*Goal of the exercise:* For the entries below, the result should be an exact transcription of the lines from the one with "function automatic logic signed [FP_W-1:0] fp_abs(input" up to and including the one with "localparam logic signed [FP_W-1:0] BETA_MIN", and only those.

*Input data:*

□ □ □ □

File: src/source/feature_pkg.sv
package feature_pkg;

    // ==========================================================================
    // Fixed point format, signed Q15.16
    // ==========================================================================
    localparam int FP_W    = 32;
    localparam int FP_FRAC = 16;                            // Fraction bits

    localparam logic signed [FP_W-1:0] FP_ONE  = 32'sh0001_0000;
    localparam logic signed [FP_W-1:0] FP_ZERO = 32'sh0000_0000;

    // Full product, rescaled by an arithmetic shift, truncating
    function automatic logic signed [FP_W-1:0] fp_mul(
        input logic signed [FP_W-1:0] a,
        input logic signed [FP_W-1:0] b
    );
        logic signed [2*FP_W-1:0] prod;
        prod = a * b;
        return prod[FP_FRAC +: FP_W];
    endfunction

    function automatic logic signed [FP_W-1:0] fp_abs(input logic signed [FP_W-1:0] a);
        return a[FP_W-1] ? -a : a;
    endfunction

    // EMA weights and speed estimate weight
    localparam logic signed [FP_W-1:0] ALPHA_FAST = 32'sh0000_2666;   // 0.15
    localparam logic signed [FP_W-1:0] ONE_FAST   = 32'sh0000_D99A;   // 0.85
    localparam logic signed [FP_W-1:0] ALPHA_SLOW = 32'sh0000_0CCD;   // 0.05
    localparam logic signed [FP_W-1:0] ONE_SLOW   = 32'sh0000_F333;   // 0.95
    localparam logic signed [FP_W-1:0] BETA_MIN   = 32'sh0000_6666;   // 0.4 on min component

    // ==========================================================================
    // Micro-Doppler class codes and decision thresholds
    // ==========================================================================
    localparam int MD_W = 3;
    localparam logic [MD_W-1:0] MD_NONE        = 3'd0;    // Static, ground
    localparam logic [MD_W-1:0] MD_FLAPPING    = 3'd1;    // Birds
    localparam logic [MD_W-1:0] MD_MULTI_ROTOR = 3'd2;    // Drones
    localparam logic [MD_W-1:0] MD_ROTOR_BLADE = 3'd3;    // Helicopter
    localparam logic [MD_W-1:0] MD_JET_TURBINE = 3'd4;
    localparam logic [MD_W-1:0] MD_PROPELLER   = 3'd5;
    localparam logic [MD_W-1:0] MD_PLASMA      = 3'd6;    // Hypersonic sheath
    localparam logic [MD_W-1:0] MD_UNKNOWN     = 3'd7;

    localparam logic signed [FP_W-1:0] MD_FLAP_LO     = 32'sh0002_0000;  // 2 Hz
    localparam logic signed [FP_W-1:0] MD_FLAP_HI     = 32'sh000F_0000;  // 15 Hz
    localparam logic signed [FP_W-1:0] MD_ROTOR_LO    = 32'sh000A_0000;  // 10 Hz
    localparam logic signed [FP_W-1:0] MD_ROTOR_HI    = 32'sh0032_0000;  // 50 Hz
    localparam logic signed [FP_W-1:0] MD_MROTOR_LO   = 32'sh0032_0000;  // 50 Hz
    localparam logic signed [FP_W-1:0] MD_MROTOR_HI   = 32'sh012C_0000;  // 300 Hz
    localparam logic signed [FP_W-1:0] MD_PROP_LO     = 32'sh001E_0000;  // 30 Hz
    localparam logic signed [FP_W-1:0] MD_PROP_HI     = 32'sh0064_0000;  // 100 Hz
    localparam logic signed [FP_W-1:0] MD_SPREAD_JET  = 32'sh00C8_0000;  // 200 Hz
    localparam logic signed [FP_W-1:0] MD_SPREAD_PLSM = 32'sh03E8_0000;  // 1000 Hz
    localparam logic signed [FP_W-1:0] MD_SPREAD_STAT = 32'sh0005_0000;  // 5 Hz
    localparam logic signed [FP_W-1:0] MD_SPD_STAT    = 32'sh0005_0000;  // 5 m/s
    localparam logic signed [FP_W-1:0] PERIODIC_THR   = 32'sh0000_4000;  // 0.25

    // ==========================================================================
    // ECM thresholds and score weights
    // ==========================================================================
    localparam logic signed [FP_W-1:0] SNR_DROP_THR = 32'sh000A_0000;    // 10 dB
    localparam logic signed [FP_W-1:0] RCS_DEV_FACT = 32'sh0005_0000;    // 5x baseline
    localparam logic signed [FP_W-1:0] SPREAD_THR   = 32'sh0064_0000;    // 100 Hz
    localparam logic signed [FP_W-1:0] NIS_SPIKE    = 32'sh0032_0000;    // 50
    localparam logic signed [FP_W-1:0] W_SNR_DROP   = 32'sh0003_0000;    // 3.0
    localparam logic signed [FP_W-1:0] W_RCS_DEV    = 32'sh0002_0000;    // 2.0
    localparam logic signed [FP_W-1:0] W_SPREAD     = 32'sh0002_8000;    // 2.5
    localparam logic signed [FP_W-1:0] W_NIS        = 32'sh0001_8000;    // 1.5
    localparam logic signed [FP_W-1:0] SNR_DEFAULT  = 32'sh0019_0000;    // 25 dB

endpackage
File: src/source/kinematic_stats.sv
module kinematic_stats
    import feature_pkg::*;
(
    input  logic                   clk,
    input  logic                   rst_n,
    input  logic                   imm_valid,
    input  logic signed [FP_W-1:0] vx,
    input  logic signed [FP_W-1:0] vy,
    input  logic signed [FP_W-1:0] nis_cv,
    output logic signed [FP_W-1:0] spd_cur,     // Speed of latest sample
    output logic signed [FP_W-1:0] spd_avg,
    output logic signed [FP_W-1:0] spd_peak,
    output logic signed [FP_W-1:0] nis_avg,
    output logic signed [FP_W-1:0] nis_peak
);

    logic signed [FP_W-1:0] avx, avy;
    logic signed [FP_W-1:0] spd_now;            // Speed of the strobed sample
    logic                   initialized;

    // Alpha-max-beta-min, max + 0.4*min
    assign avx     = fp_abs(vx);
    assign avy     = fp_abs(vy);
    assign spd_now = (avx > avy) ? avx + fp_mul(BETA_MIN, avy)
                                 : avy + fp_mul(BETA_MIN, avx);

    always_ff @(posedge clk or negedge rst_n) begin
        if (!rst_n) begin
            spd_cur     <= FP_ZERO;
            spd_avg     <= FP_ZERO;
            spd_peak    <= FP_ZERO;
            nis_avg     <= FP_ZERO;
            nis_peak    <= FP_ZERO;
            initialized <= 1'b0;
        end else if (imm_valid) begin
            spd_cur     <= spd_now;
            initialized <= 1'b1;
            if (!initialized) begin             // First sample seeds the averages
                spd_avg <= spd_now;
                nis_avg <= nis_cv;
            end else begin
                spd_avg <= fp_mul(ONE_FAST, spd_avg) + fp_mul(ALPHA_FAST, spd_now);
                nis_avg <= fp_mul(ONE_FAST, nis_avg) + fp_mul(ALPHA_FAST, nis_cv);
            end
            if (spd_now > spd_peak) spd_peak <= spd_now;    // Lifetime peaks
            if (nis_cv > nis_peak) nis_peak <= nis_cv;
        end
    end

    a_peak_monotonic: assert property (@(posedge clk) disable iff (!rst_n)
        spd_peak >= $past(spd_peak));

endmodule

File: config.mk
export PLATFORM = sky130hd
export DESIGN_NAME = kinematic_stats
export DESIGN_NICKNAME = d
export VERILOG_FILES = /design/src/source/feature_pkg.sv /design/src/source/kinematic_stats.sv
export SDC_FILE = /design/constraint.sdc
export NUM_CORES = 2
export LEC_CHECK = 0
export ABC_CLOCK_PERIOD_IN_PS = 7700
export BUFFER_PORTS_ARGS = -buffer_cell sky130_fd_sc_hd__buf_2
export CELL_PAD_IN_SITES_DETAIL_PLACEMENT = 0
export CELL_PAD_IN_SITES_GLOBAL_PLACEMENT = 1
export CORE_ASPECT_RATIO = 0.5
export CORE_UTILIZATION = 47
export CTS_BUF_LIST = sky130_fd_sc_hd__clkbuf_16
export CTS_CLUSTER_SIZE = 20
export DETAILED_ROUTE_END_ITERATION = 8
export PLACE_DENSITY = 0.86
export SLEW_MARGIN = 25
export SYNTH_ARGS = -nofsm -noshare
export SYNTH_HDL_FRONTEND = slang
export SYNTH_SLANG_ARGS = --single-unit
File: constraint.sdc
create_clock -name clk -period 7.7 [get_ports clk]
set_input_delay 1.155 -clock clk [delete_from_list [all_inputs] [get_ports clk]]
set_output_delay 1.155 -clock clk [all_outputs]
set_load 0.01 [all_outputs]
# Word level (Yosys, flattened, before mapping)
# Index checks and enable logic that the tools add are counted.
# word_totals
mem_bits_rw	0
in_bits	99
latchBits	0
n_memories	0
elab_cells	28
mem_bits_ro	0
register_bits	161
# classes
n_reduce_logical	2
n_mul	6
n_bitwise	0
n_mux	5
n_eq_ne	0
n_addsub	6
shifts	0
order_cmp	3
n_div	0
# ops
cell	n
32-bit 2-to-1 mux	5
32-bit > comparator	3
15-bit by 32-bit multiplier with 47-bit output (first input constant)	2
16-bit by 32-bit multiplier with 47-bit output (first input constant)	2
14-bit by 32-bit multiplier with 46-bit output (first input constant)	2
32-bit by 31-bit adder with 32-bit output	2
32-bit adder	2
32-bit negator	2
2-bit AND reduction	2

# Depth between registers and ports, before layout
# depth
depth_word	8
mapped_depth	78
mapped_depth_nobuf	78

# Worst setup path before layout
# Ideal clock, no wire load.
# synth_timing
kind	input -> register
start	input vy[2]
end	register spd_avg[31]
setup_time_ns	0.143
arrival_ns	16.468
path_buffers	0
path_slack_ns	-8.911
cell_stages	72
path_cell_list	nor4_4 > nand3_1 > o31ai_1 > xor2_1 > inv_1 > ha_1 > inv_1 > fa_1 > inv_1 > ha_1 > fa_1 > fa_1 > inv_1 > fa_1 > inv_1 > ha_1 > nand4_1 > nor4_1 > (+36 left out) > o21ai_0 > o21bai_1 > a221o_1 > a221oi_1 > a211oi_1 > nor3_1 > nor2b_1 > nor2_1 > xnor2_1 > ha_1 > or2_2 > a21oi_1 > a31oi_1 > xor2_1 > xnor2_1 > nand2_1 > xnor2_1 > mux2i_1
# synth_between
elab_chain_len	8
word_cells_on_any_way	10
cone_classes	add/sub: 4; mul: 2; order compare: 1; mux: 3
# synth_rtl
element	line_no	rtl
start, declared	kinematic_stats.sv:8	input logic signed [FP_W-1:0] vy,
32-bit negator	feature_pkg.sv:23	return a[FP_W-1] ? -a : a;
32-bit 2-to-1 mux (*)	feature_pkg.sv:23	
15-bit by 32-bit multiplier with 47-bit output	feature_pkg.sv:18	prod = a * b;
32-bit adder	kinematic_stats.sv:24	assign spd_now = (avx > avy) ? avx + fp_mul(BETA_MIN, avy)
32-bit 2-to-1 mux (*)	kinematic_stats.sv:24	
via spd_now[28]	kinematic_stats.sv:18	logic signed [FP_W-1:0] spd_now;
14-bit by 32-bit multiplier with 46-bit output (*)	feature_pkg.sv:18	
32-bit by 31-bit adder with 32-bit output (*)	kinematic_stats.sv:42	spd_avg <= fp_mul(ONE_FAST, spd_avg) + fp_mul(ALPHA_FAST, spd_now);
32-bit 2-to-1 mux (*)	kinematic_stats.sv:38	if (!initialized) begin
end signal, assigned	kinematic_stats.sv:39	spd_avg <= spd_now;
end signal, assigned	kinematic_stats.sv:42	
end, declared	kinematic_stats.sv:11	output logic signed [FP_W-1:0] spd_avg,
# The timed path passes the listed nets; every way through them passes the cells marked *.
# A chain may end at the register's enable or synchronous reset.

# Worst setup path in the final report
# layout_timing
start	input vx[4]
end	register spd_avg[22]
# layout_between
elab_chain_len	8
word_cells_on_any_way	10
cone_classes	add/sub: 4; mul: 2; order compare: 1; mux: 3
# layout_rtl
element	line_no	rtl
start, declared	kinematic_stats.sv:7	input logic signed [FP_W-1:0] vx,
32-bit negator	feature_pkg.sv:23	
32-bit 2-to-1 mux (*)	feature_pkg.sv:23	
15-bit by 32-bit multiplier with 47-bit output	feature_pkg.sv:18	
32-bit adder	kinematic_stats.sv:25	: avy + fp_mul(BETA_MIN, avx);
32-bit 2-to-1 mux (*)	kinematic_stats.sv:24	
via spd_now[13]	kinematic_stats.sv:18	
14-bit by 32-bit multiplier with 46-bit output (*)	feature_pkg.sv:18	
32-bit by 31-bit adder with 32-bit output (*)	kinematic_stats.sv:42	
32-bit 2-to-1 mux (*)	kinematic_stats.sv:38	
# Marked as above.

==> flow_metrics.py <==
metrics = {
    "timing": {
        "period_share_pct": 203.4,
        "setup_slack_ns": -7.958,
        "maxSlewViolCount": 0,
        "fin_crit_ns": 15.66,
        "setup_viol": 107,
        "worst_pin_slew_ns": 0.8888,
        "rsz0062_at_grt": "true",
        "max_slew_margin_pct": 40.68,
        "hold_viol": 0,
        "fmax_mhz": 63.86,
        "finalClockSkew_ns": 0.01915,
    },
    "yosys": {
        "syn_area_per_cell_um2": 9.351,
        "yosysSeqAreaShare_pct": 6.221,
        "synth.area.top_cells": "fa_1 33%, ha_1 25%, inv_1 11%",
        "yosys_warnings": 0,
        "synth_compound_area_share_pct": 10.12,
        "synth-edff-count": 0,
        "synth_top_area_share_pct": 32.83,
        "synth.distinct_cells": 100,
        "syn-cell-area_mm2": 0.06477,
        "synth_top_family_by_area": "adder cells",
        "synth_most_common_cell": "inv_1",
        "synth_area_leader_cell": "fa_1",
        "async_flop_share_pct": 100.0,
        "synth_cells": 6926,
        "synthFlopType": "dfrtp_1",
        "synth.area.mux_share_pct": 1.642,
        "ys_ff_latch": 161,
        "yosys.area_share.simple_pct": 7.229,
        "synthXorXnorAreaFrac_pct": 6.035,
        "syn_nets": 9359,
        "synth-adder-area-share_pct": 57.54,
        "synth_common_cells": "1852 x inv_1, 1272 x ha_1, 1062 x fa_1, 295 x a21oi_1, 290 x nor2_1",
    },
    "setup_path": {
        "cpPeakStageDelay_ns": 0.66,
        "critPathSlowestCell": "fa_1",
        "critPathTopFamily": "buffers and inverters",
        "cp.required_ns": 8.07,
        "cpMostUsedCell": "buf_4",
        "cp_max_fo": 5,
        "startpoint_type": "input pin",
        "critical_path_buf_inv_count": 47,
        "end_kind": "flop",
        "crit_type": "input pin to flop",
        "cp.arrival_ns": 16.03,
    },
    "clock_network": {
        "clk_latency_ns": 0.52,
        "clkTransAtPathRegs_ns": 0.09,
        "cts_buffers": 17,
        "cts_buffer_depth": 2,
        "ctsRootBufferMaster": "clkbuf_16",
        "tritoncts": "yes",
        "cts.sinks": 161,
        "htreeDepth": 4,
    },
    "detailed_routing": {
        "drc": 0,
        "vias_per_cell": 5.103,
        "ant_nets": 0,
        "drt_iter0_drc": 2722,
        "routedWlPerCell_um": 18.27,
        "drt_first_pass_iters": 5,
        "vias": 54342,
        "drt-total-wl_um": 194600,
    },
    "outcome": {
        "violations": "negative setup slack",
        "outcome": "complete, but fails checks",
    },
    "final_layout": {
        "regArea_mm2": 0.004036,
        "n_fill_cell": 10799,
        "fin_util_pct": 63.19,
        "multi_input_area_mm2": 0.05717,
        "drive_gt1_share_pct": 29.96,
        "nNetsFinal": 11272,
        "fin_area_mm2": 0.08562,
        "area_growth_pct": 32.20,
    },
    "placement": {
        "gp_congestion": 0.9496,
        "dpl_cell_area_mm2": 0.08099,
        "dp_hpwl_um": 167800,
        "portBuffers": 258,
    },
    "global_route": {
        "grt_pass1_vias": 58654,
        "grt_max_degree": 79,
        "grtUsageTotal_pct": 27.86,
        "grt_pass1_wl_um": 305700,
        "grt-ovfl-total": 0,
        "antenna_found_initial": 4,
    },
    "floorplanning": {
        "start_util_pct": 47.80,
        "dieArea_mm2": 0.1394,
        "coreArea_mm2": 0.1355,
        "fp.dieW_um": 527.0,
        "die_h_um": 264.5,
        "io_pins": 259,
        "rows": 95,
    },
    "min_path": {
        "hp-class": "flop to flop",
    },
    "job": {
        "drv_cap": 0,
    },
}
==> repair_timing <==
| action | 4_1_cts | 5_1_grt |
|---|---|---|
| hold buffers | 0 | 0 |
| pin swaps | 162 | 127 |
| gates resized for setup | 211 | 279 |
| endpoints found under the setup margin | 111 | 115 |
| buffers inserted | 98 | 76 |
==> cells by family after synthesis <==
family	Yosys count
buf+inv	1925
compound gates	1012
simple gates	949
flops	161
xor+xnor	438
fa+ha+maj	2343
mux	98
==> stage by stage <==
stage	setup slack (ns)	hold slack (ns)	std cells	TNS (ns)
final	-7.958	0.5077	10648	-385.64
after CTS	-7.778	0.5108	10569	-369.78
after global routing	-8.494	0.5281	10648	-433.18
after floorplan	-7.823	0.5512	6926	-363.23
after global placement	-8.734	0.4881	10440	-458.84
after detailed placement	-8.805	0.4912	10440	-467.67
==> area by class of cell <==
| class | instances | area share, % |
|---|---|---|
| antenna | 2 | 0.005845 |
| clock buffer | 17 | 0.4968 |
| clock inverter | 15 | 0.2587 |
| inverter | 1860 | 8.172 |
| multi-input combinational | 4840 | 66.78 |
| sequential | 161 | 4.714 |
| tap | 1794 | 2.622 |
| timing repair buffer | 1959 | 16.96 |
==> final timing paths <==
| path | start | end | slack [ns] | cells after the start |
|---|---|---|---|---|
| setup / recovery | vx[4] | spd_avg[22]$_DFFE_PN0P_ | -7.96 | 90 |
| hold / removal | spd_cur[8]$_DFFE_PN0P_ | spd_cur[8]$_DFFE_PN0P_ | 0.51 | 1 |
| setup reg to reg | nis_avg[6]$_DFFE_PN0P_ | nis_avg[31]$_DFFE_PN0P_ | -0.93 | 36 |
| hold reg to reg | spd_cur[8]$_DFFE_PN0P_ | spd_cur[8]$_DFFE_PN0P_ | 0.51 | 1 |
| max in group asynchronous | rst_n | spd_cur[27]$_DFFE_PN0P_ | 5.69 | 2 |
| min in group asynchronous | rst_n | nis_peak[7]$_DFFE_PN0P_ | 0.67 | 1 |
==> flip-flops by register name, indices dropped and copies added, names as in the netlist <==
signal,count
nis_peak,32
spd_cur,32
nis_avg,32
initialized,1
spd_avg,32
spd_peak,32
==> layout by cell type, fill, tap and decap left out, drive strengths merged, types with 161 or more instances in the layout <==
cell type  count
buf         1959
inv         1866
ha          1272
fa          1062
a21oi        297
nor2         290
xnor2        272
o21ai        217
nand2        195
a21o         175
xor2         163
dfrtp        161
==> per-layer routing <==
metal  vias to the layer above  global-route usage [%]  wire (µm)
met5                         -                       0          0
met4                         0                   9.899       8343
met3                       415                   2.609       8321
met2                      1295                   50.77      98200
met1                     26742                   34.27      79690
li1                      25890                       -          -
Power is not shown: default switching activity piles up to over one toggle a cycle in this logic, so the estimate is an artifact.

□ □ □ □

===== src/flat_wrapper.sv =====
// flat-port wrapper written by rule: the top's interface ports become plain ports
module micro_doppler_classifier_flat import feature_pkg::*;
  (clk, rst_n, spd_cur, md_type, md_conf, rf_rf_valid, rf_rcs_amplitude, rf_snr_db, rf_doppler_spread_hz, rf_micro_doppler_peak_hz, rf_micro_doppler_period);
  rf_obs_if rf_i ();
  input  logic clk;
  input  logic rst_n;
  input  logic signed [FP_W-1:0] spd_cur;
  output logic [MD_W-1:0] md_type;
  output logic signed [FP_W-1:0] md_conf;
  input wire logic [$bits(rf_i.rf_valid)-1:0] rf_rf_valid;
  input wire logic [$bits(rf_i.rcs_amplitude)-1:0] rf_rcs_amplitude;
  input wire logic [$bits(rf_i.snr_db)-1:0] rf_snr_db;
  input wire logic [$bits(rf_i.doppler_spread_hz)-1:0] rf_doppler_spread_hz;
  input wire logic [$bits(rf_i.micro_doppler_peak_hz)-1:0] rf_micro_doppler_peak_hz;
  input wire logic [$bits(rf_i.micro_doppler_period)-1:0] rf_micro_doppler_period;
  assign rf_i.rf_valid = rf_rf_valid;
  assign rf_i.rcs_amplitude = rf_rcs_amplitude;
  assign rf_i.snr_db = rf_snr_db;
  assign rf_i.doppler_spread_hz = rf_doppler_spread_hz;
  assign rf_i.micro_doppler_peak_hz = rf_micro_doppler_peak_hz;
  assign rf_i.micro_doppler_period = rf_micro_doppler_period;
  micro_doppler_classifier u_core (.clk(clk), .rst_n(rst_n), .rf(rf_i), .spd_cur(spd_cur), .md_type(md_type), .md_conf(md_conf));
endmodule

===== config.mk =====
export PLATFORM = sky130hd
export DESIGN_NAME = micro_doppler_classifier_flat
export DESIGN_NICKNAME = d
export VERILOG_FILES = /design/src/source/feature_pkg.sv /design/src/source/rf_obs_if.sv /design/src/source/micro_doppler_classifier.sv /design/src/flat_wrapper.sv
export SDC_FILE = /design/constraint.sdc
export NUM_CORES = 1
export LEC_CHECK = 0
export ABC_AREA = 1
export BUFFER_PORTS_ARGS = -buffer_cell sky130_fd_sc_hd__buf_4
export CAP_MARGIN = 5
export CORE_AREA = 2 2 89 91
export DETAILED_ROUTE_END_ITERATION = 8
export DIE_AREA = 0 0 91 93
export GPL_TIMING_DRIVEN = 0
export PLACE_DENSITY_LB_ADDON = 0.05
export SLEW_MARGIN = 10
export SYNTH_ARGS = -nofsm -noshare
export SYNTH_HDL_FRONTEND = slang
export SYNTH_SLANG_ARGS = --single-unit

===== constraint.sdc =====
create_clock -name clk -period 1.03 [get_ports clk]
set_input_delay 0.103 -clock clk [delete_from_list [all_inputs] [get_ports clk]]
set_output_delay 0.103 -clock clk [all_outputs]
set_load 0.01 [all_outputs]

□ □ □ □

*Task output:*
    function automatic logic signed [FP_W-1:0] fp_abs(input logic signed [FP_W-1:0] a);
        return a[FP_W-1] ? -a : a;
    endfunction

    // EMA weights and speed estimate weight
    localparam logic signed [FP_W-1:0] ALPHA_FAST = 32'sh0000_2666;   // 0.15
    localparam logic signed [FP_W-1:0] ONE_FAST   = 32'sh0000_D99A;   // 0.85
    localparam logic signed [FP_W-1:0] ALPHA_SLOW = 32'sh0000_0CCD;   // 0.05
    localparam logic signed [FP_W-1:0] ONE_SLOW   = 32'sh0000_F333;   // 0.95
    localparam logic signed [FP_W-1:0] BETA_MIN   = 32'sh0000_6666;   // 0.4 on min component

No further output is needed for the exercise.